The Corporate Governance and Insolvency Act will protect responsible businesses from being caught out by the insolvency system – thanks to the easing of red tape around governance and regulation, some of it temporary and some more permanent.
It provides much-needed respite and flexibility for company directors who are desperate to sustain their businesses and protect their workforce at this exceptionally tricky time.
Here’s a summary of the Act’s key features:
Wrongful trading
These measures are designed to ensure that directors of a company impacted by the Covid-19 pandemic are free to make decisions about the company’s future without the threat of personal liability if the company later enters administration or liquidation.
The Act will temporarily suspend directors’ liability under the wrongful trading provisions in the Insolvency Act 1986 for the period 1 March 2020 and 30 June 2020 – or one month after the provision comes into force, whichever is later (the Relevant Period).
The Act provides that in determining for the purposes of insolvency legislation, the contribution (if any) to a company’s assets that it is proper for a person to make, the court is to assume that the person is not responsible for any worsening of the financial position of the company or its creditors occurring during the Relevant Period.
It is very important to note however that the temporary suspension only applies to the wrongful trading offence and directors still owe various statutory duties to the company which must be complied with. However, Directors shouldn’t see it as an excuse to become relaxed about such duties.
These provisions do not apply to all companies and some companies (including certain financial companies) are excluded from relying on the suspension.
Statutory demands and winding-up petitions
The threat of statutory demands and winding-up proceedings where unpaid debt is due to Covid-19 is removed under the Act. Statutory demands issued during the Relevant Period will be void. Winding-up petitions presented during the Relevant Period which claim that a company is unable to pay its debts will be reviewed by the court and, if this is due to Covid-19, no winding-up order will be made.
Companies House filings
Missing a Companies House filing deadline can result in penalties. These temporary extensions are very welcome and will reduce pressure on companies allowing them to focus attention and resources on keeping their businesses going whilst ensuring data is still filed within a reasonable timescale.
The Act temporarily extends deadlines for filing public company accounts.

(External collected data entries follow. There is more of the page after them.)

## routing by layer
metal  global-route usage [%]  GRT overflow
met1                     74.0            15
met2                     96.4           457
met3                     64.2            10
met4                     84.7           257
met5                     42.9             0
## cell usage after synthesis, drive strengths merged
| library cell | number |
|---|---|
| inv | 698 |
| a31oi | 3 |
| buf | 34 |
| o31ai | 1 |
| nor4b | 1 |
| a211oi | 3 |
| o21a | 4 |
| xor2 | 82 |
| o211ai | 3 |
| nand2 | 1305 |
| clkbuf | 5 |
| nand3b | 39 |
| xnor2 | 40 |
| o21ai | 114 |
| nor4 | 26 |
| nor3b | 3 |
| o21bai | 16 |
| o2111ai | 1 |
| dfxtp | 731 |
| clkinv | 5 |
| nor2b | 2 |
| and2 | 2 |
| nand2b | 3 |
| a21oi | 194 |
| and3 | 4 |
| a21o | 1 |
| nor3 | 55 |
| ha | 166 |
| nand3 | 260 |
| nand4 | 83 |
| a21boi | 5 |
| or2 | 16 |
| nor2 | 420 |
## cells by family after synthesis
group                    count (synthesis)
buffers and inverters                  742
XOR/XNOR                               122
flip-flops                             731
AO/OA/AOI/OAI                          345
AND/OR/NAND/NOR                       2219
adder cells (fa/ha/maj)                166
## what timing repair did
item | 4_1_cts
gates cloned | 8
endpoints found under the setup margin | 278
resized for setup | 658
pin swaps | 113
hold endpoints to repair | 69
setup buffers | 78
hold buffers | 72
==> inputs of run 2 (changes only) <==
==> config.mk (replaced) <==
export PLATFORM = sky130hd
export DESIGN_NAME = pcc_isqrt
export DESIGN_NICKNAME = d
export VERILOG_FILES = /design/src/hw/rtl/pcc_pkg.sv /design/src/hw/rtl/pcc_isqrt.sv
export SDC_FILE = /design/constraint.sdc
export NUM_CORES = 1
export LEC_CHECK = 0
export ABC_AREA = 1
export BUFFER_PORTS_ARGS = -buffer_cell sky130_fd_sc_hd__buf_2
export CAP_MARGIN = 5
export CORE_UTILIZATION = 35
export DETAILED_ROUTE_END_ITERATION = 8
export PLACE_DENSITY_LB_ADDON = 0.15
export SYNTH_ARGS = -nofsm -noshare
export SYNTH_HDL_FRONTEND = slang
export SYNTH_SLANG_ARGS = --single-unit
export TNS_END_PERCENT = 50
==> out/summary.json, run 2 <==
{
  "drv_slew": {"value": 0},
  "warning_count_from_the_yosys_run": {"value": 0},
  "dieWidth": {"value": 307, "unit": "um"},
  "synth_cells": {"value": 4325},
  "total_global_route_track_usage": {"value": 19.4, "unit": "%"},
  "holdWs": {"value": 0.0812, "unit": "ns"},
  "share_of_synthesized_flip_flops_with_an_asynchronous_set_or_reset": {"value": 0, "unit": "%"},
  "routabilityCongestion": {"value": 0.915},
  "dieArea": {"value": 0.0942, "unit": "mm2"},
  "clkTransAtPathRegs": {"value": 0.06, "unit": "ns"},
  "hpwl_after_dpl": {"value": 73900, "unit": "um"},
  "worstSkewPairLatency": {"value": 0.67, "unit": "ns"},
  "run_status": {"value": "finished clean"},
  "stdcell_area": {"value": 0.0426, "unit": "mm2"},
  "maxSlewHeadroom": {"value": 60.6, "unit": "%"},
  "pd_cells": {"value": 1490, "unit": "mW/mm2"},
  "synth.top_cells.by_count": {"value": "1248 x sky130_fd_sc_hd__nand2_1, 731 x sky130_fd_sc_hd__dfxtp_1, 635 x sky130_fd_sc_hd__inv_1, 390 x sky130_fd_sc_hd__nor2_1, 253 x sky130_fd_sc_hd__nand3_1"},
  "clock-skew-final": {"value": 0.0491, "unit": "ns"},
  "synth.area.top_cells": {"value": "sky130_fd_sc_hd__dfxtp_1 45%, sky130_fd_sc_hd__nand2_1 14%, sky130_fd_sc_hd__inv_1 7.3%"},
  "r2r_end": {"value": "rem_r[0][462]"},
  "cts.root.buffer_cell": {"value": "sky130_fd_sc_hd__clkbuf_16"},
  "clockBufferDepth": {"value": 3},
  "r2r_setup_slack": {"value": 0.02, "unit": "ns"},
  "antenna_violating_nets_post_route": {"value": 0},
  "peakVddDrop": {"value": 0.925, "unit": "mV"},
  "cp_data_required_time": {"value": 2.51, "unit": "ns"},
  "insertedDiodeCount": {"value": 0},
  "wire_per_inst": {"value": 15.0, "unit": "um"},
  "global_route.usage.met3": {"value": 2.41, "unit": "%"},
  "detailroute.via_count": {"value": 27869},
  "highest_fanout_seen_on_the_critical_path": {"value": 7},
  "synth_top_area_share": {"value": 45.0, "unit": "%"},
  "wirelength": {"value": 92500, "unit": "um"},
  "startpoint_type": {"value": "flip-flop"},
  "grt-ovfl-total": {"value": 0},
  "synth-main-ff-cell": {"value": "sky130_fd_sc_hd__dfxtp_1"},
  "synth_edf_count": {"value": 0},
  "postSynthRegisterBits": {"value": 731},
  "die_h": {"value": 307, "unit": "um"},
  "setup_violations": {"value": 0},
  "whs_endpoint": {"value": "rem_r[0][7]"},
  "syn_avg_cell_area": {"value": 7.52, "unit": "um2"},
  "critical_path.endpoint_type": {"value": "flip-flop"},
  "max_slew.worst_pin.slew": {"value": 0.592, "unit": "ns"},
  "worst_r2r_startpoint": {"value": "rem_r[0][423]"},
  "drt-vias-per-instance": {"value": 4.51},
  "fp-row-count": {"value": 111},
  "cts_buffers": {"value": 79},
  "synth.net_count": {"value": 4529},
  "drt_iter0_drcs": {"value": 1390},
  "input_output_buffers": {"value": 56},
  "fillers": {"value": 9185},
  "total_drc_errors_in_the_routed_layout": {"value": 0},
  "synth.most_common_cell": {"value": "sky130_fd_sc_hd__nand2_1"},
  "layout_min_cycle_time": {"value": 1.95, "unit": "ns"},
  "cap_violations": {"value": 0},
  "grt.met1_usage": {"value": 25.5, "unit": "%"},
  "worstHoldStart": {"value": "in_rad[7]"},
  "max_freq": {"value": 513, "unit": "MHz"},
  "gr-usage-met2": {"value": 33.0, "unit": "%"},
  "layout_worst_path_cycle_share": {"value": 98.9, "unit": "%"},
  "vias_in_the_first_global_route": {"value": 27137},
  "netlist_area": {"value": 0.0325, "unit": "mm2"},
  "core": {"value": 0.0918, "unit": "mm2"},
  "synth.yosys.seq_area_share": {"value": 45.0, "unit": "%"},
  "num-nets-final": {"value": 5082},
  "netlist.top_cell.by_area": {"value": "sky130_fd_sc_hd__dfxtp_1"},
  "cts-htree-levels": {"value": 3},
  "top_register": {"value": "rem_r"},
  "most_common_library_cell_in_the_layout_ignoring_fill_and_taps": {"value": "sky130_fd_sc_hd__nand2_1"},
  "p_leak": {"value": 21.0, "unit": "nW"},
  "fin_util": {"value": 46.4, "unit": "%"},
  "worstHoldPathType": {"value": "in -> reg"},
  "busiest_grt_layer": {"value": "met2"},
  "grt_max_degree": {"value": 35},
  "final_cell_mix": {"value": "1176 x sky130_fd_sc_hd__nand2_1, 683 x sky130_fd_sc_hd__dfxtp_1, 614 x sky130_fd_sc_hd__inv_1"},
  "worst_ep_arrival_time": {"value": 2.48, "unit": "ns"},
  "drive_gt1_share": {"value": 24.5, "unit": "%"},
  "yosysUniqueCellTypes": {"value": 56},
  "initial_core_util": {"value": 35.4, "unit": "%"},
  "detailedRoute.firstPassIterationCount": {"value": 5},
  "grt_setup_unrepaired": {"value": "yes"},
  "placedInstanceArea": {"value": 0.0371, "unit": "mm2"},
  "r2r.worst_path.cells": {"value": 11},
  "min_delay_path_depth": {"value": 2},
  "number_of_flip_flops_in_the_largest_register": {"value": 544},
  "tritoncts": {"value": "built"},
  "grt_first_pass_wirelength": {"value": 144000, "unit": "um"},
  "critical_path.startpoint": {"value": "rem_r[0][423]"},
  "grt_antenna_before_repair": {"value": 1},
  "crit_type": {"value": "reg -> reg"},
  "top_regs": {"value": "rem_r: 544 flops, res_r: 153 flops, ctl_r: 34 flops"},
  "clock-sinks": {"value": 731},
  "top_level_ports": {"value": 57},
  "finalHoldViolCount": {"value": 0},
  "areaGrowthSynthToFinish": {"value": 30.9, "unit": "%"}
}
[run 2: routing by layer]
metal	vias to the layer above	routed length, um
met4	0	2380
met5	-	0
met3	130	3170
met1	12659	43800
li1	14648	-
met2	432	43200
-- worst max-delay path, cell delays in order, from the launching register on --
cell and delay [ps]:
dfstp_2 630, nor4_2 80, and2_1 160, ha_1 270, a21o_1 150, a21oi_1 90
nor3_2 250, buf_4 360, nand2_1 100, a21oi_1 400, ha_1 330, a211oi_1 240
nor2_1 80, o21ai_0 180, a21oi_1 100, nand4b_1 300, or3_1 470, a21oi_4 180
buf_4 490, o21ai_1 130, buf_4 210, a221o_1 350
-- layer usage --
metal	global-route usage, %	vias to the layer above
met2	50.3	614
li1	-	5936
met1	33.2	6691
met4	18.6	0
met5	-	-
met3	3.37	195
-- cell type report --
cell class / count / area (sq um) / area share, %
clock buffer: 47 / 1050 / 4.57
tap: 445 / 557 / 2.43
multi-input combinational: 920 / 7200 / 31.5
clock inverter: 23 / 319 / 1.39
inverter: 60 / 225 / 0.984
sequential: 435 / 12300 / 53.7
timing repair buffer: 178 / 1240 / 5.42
**src/sv/midi_byte_stream_parser_macros.svh**
```systemverilog
// Assertion shorthands shared by the parser modules.
// Each expects clk and arst_n in scope.
`ifndef MIDI_BYTE_STREAM_PARSER_MACROS_SVH
`define MIDI_BYTE_STREAM_PARSER_MACROS_SVH

// Property checked every edge outside reset.
`define MBSP_ASSERT(lbl, prop, msg) \
	lbl: assert property (@(posedge clk) disable iff (!arst_n) (prop)) \
		else $error(msg);

// Condition this edge implies property at the next edge.
`define MBSP_ASSERT_NEXT(lbl, cond, prop, msg) \
	lbl: assert property (@(posedge clk) disable iff (!arst_n) (cond) |=> (prop)) \
		else $error(msg);

`endif

```
**src/sv/mbsp_pkg.sv**
```systemverilog
package mbsp_pkg;

	typedef enum logic [3:0] {
		KIND_NOTE_OFF   = 4'd0,
		KIND_NOTE_ON    = 4'd1,
		KIND_POLY_TOUCH = 4'd2,
		KIND_CONTROL    = 4'd3,
		KIND_PROGRAM    = 4'd4,
		KIND_TOUCH      = 4'd5,
		KIND_BEND       = 4'd6,
		KIND_SONG_POS   = 4'd7,
		KIND_SONG_SEL   = 4'd8,
		KIND_SYS_RT     = 4'd9,
		KIND_SMPTE      = 4'd10,
		KIND_SX_BYTE    = 4'd11,
		KIND_SX_END     = 4'd12,
		KIND_SX_BAD     = 4'd13
	} mbsp_kind_t;

	localparam logic [7:0] STATUS_NONE     = 8'h00;
	localparam logic [7:0] STATUS_SX_START = 8'hF0;
	localparam logic [7:0] STATUS_MTC      = 8'hF1;
	localparam logic [7:0] STATUS_SONG_POS = 8'hF2;
	localparam logic [7:0] STATUS_SONG_SEL = 8'hF3;
	localparam logic [7:0] STATUS_UNDEF_F4 = 8'hF4;
	localparam logic [7:0] STATUS_UNDEF_F5 = 8'hF5;
	localparam logic [7:0] STATUS_TUNE_REQ = 8'hF6;
	localparam logic [7:0] STATUS_SX_END   = 8'hF7;
	localparam logic [7:0] STATUS_UNDEF_FD = 8'hFD;

	localparam logic [3:0] HI_PROGRAM = 4'hC;
	localparam logic [3:0] HI_TOUCH   = 4'hD;
	localparam logic [3:0] HI_BEND    = 4'hE;
	localparam logic [3:0] HI_SYSTEM  = 4'hF;

	typedef struct packed {
		logic [7:0] running_status;
		logic       sysex_open;
		logic [7:0] pending_status;
		logic       have_first;
		logic [6:0] first_data;
	} mbsp_state_t;

	typedef struct packed {
		mbsp_kind_t         event_kind;
		logic [3:0]         channel;
		logic [13:0]        value_one;
		logic [7:0]         value_two;
		logic signed [31:0] event_source;
		logic               last_of_run;
	} mbsp_result_t;

endpackage

```
**src/sv/mbsp_decode.sv**
```systemverilog
module mbsp_decode
	import mbsp_pkg::*;
(
	input  logic [7:0]         data_byte,
	input  logic signed [31:0] source_id,
	input  mbsp_state_t        cur,
	output mbsp_state_t        nxt,
	output mbsp_result_t       res0,
	output mbsp_result_t       res1,
	output logic [1:0]         res_count
);

	function automatic logic needs_two(input logic [7:0] st);
		needs_two = !(st[7:4] == HI_PROGRAM || st[7:4] == HI_TOUCH ||
			st == STATUS_MTC || st == STATUS_SONG_SEL);
	endfunction

	// Build the event that a final data byte completes.
	function automatic mbsp_result_t finish(input logic [7:0] st, input logic [6:0] a,
		input logic [6:0] b);
		mbsp_result_t r;
		logic [2:0]   idx;
		r = '0;
		idx = b[6:4];
		r.channel = st[3:0];
		priority if (st[7:4] == HI_PROGRAM) begin
			r.event_kind = KIND_PROGRAM;
			r.value_one = {7'd0, b};
		end else if (st[7:4] == HI_TOUCH) begin
			r.event_kind = KIND_TOUCH;
			r.value_one = {7'd0, b};
		end else if (st[7:4] == HI_BEND) begin
			r.event_kind = KIND_BEND;
			r.value_one = {b, a};
		end else if (st == STATUS_MTC) begin
			r.event_kind = KIND_SMPTE;
			r.value_one = {11'd0, idx};
			r.value_two = idx[0] ? {b[3:0], 4'd0} : {4'd0, b[3:0]};
		end else if (st == STATUS_SONG_POS) begin
			r.event_kind = KIND_SONG_POS;
			r.value_one = {b, a};
		end else if (st == STATUS_SONG_SEL) begin
			r.event_kind = KIND_SONG_SEL;
			r.value_one = {7'd0, b};
		end else begin
			// note off .. control: kind follows the status high nibble
			r.event_kind = mbsp_kind_t'({2'd0, st[5:4]});
			r.value_one = {7'd0, a};
			r.value_two = {1'b0, b};
		end
		finish = r;
	endfunction

	logic [7:0] eff_pending;
	logic       eff_have;

	always_comb begin
		nxt = cur;
		res0 = '0;
		res1 = '0;
		res_count = 2'd0;
		eff_pending = cur.pending_status;
		eff_have = cur.have_first;
		if (cur.pending_status == STATUS_NONE && cur.running_status != STATUS_NONE) begin
			eff_pending = cur.running_status;
			eff_have = 1'b0;
		end

		priority if (data_byte == STATUS_SX_END) begin
			res0.event_kind = KIND_SX_BYTE;
			res0.value_one = {6'd0, data_byte};
			res1.event_kind = cur.sysex_open ? KIND_SX_END : KIND_SX_BAD;
			res_count = 2'd2;
			nxt.sysex_open = 1'b0;
			nxt.running_status = STATUS_NONE;
			nxt.pending_status = STATUS_NONE;
			nxt.have_first = 1'b0;
		end else if (data_byte == STATUS_SX_START) begin
			if (cur.sysex_open) begin
				res0.event_kind = KIND_SX_BAD;
				res1.event_kind = KIND_SX_BYTE;
				res1.value_one = {6'd0, data_byte};
				res_count = 2'd2;
			end else begin
				res0.event_kind = KIND_SX_BYTE;
				res0.value_one = {6'd0, data_byte};
				res_count = 2'd1;
			end
			nxt.sysex_open = 1'b1;
			nxt.running_status = STATUS_NONE;
			nxt.pending_status = STATUS_NONE;
			nxt.have_first = 1'b0;
		end else if (cur.sysex_open) begin
			res0.event_kind = KIND_SX_BYTE;
			res0.value_one = {6'd0, data_byte};
			res_count = 2'd1;
			if (data_byte[7]) begin
				res1.event_kind = KIND_SX_BAD;
				res_count = 2'd2;
				nxt.sysex_open = 1'b0;
				nxt.running_status = STATUS_NONE;
				nxt.pending_status = STATUS_NONE;
				nxt.have_first = 1'b0;
			end
		end else if (data_byte[7]) begin
			if (data_byte[7:4] != HI_SYSTEM) begin
				nxt.running_status = data_byte;
				nxt.pending_status = data_byte;
				nxt.have_first = 1'b0;
			end else begin
				nxt.running_status = STATUS_NONE;
				priority if (data_byte == STATUS_MTC || data_byte == STATUS_SONG_POS ||
					data_byte == STATUS_SONG_SEL) begin
					nxt.pending_status = data_byte;
					nxt.have_first = 1'b0;
				end else if (data_byte == STATUS_UNDEF_F4 || data_byte == STATUS_UNDEF_F5 ||
					data_byte == STATUS_UNDEF_FD) begin
					nxt.pending_status = STATUS_NONE;
					nxt.have_first = 1'b0;
				end else begin
					if (data_byte == STATUS_TUNE_REQ) begin
						nxt.pending_status = STATUS_NONE;
						nxt.have_first = 1'b0;
					end
					res0.event_kind = KIND_SYS_RT;
					res0.channel = data_byte[3:0];
					res_count = 2'd1;
				end
			end
		end else begin
			// drop a data byte with nothing pending and no running status
			if (eff_pending != STATUS_NONE) begin
				if (!eff_have && needs_two(eff_pending)) begin
					nxt.pending_status = eff_pending;
					nxt.have_first = 1'b1;
					nxt.first_data = data_byte[6:0];
				end else begin
					res0 = finish(eff_pending, cur.first_data, data_byte[6:0]);
					res_count = 2'd1;
					nxt.pending_status = STATUS_NONE;
					nxt.have_first = 1'b0;
				end
			end
		end

		res0.event_source = source_id;
		res1.event_source = source_id;
		res0.last_of_run = (res_count == 2'd1);
		res1.last_of_run = (res_count == 2'd2);
	end

endmodule

```
**src/sv/mbsp_result_buf.sv**
```systemverilog
`include "midi_byte_stream_parser_macros.svh"

module mbsp_result_buf
	import mbsp_pkg::*;
(
	input  logic         clk,
	input  logic         arst_n,
	input  logic         load,
	input  logic [1:0]   load_count,
	input  mbsp_result_t load_res0,
	input  mbsp_result_t load_res1,
	output logic         room,
	output logic         head_valid,
	input  logic         head_ready,
	output mbsp_result_t head
);

	mbsp_result_t slot0_q;
	mbsp_result_t slot1_q;
	logic [1:0]   cnt_q;
	logic         pop;

	assign head_valid = (cnt_q != 2'd0);
	assign head = slot0_q;
	assign pop = head_valid && head_ready;
	// take a new byte's results once the last pending beat leaves
	assign room = (cnt_q == 2'd0) || (cnt_q == 2'd1 && pop);

	always_ff @(posedge clk or negedge arst_n) begin
		if (!arst_n) begin
			cnt_q <= 2'd0;
		end else if (load) begin
			cnt_q <= load_count;
		end else if (pop) begin
			cnt_q <= cnt_q - 2'd1;
		end
	end

	always_ff @(posedge clk) begin
		if (load) begin
			slot0_q <= load_res0;
			slot1_q <= load_res1;
		end else if (pop && cnt_q == 2'd2) begin
			slot0_q <= slot1_q;
		end
	end

	`MBSP_ASSERT(a_cnt_range, cnt_q != 2'd3, "result count out of range")
	`MBSP_ASSERT(a_pair_last, cnt_q != 2'd2 || (!slot0_q.last_of_run && slot1_q.last_of_run), "pair without single last")
	`MBSP_ASSERT_NEXT(a_pair_drain, cnt_q == 2'd2 && pop, cnt_q == 2'd1, "pair did not drain to one")

endmodule

```
**src/sv/midi_byte_stream_parser.sv**
```systemverilog
// MIDI byte stream parser. Feed received MIDI bytes, one per input beat, with the
// sending endpoint's id; the block tracks running status, system exclusive and
// partly received messages, and emits channel, system common, real-time, SMPTE
// quarter-frame and exclusive events as output beats carrying that id. Each byte
// causes zero, one or two events; m_tlast marks the final event of a byte. A byte
// sits in the input register, is decoded in a single pass against the parser state
// and is written into a two-entry result register when it is consumed, and its first
// event then shows on the output. One byte is taken every cycle as long as each
// byte causes at most one event and the output keeps up; a byte causing two events
// (F7, F0 inside an exclusive, a status byte aborting an exclusive) holds the input
// while the second event drains from the result register. Reset leaves no running
// status, no open exclusive and nothing pending.
`include "midi_byte_stream_parser_macros.svh"

module midi_byte_stream_parser
	import mbsp_pkg::*;
(
	input  logic        clk,
	input  logic        arst_n,
	input  logic        s_tvalid,
	output logic        s_tready,
	input  logic [39:0] s_tdata,   // [7:0] data_byte, [39:8] source_id
	output logic        m_tvalid,
	input  logic        m_tready,
	output logic [63:0] m_tdata,   // [3:0] channel, [17:4] value_one, [25:18] value_two,
	                               // [57:26] event_source, [63:58] zero
	output logic [3:0]  m_tuser,   // [3:0] event_kind
	output logic        m_tlast    // last_of_run
);

	// input register stage
	logic               valid_s1;
	logic [7:0]         byte_s1;
	logic signed [31:0] source_s1;

	// parser state
	mbsp_state_t state_q;
	mbsp_state_t state_nxt;

	mbsp_result_t res0;
	mbsp_result_t res1;
	logic [1:0]   res_count;
	logic         room;
	logic         consume;
	mbsp_result_t head;

	// state checks
	logic sx_clean_ok;
	logic rs_channel_ok;
	logic first_pending_ok;

	// Consume the registered byte whenever the result register can take its events;
	// refill the input register in the same cycle.
	assign consume = valid_s1 && room;
	assign s_tready = !valid_s1 || consume;

	always_ff @(posedge clk or negedge arst_n) begin
		if (!arst_n) begin
			valid_s1 <= 1'b0;
		end else if (s_tvalid && s_tready) begin
			valid_s1 <= 1'b1;
		end else if (consume) begin
			valid_s1 <= 1'b0;
		end
	end

	always_ff @(posedge clk) begin
		if (s_tvalid && s_tready) begin
			byte_s1 <= s_tdata[7:0];
			source_s1 <= s_tdata[39:8];
		end
	end

	// Advance the parser state only when the byte's events are committed.
	always_ff @(posedge clk or negedge arst_n) begin
		if (!arst_n) begin
			state_q <= '0;
		end else if (consume) begin
			state_q <= state_nxt;
		end
	end

	mbsp_decode u_decode (
		.data_byte (byte_s1),
		.source_id (source_s1),
		.cur       (state_q),
		.nxt       (state_nxt),
		.res0      (res0),
		.res1      (res1),
		.res_count (res_count)
	);

	mbsp_result_buf u_result_buf (
		.clk        (clk),
		.arst_n     (arst_n),
		.load       (consume),
		.load_count (res_count),
		.load_res0  (res0),
		.load_res1  (res1),
		.room       (room),
		.head_valid (m_tvalid),
		.head_ready (m_tready),
		.head       (head)
	);

	// Pack the head event onto the output beat.
	assign m_tdata = {6'd0, head.event_source, head.value_two, head.value_one, head.channel};
	assign m_tuser = head.event_kind;
	assign m_tlast = head.last_of_run;

	// An open exclusive leaves no running status and no pending message.
	assign sx_clean_ok = !state_q.sysex_open ||
		(state_q.running_status == STATUS_NONE && state_q.pending_status == STATUS_NONE);
	// Running status only ever holds a channel status.
	assign rs_channel_ok = state_q.running_status == STATUS_NONE ||
		(state_q.running_status[7] && state_q.running_status[7:4] != HI_SYSTEM);
	// A stored first data byte always belongs to a pending message.
	assign first_pending_ok = !state_q.have_first || state_q.pending_status != STATUS_NONE;

	`MBSP_ASSERT(a_sx_clean, sx_clean_ok, "exclusive open with status held")
	`MBSP_ASSERT(a_rs_channel, rs_channel_ok, "bad running status")
	`MBSP_ASSERT(a_first_pending, first_pending_ok, "first data byte with no message pending")

endmodule

```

It also introduces temporary extensions to the filing of private company accounts, confirmation statements, registering charges and certain event-driven filings such as updating a company’s Persons with Significant Control register. Where the existing filing period is 21 days or fewer, the extended period for filing must not exceed 42 days. Where the existing filing period is between three and nine months, the extended filing period must not exceed 12 months.
Holding of AGMs
The Act temporarily allows companies to hold a meeting on a “closed basis” to prevent the spread of Covid-19. Such meetings, and voting, can be done virtually and without participants being together at the same place.
Members will not have the right to attend the meeting in person, participate other than by voting or to vote by a particular means. These flexibilities apply irrespective of provisions to the contrary contained within a company’s constitution.
These measures are intended to be retrospective and would be applicable from 26 March to cover any company meetings which have taken place by electronic or other means since this date in compliance with social distancing measures. The measures are to remain in place until 30 September 2020 (although the period may be shortened or extended by regulations). The Act also permits companies (or other qualifying bodies) to extend the period within which they must hold an AGM due to be held between 26 March and 30 September 2020. Companies (or other qualifying bodies) will be given until 30 September 2020 to hold such meetings.
These changes are helpful for companies due to hold their AGMs in the coming months. Companies not due to hold their AGMs within the above period may consider amending their constitutions to enable more flexibility with regard to future AGMs.
Amid concerns that alternative methods of holding AGMs may reduce investor engagement, the Government intends to publish further guidance on how to ensure investors remain engaged.